#### [Task goal]
Find the line containing "RTL change: cell types" in the entries below. Restate it and each line after it, word for word, up to and including the line containing "stage / end".

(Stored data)
■ ■ ■

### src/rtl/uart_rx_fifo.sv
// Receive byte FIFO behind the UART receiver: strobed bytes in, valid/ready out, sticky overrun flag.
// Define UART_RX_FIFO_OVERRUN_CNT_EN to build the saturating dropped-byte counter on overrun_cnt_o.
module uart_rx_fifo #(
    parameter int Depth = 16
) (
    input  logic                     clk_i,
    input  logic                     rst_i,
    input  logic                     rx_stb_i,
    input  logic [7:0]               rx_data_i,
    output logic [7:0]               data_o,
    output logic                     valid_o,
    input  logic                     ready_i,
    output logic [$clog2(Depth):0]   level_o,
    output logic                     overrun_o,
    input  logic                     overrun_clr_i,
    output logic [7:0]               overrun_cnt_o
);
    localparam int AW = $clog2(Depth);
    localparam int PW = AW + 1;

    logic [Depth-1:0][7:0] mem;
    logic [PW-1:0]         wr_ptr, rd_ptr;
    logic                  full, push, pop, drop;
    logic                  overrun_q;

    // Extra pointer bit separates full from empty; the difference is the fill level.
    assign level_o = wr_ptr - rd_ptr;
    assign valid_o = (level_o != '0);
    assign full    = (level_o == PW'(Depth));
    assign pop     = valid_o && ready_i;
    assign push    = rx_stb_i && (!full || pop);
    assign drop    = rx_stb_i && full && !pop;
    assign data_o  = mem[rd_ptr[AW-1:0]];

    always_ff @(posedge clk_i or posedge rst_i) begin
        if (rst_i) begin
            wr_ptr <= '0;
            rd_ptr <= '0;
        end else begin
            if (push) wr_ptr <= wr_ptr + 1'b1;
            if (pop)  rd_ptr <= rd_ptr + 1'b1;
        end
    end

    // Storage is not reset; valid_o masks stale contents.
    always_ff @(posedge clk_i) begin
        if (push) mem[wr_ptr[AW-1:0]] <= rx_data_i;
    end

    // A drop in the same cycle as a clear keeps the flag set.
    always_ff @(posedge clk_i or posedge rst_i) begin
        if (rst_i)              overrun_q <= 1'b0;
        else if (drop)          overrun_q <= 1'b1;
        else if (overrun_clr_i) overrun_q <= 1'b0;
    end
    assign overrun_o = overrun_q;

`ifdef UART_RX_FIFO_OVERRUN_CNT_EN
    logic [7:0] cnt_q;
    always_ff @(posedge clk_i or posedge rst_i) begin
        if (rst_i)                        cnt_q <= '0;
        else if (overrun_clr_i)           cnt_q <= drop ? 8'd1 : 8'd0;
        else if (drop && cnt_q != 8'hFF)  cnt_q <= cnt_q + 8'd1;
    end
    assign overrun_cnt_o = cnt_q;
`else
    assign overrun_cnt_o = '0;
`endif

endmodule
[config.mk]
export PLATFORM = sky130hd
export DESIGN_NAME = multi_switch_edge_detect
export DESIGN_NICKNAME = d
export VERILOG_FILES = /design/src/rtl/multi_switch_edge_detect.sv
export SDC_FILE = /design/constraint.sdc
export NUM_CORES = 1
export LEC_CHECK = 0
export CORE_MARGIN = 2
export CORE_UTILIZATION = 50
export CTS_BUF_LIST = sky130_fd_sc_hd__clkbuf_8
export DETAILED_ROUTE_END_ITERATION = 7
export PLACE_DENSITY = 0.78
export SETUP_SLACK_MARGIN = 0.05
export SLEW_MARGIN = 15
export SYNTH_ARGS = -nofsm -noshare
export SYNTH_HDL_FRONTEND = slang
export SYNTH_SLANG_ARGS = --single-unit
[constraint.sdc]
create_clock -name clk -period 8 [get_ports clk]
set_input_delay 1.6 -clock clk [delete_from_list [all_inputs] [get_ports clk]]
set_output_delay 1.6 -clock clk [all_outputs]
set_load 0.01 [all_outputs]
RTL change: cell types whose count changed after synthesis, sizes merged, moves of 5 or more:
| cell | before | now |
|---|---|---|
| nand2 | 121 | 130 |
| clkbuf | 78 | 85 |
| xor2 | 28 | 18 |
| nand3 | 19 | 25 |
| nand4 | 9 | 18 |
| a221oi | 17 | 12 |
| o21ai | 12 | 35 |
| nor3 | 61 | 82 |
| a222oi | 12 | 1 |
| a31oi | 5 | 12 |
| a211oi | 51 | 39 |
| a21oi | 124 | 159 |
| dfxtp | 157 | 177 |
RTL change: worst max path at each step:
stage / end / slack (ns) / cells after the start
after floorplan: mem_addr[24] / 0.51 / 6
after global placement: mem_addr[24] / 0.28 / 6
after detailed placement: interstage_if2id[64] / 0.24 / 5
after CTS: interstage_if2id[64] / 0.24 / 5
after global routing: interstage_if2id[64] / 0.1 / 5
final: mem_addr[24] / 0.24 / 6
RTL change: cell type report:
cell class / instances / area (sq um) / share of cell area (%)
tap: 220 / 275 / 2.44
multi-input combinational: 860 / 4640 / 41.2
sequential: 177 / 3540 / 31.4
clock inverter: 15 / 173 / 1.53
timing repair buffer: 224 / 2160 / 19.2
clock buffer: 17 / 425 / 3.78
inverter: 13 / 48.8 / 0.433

■ ■ ■

#### [Answer box]
RTL change: cell types whose count changed after synthesis, sizes merged, moves of 5 or more:
| cell | before | now |
|---|---|---|
| nand2 | 121 | 130 |
| clkbuf | 78 | 85 |
| xor2 | 28 | 18 |
| nand3 | 19 | 25 |
| nand4 | 9 | 18 |
| a221oi | 17 | 12 |
| o21ai | 12 | 35 |
| nor3 | 61 | 82 |
| a222oi | 12 | 1 |
| a31oi | 5 | 12 |
| a211oi | 51 | 39 |
| a21oi | 124 | 159 |
| dfxtp | 157 | 177 |
RTL change: worst max path at each step:
stage / end / slack (ns) / cells after the start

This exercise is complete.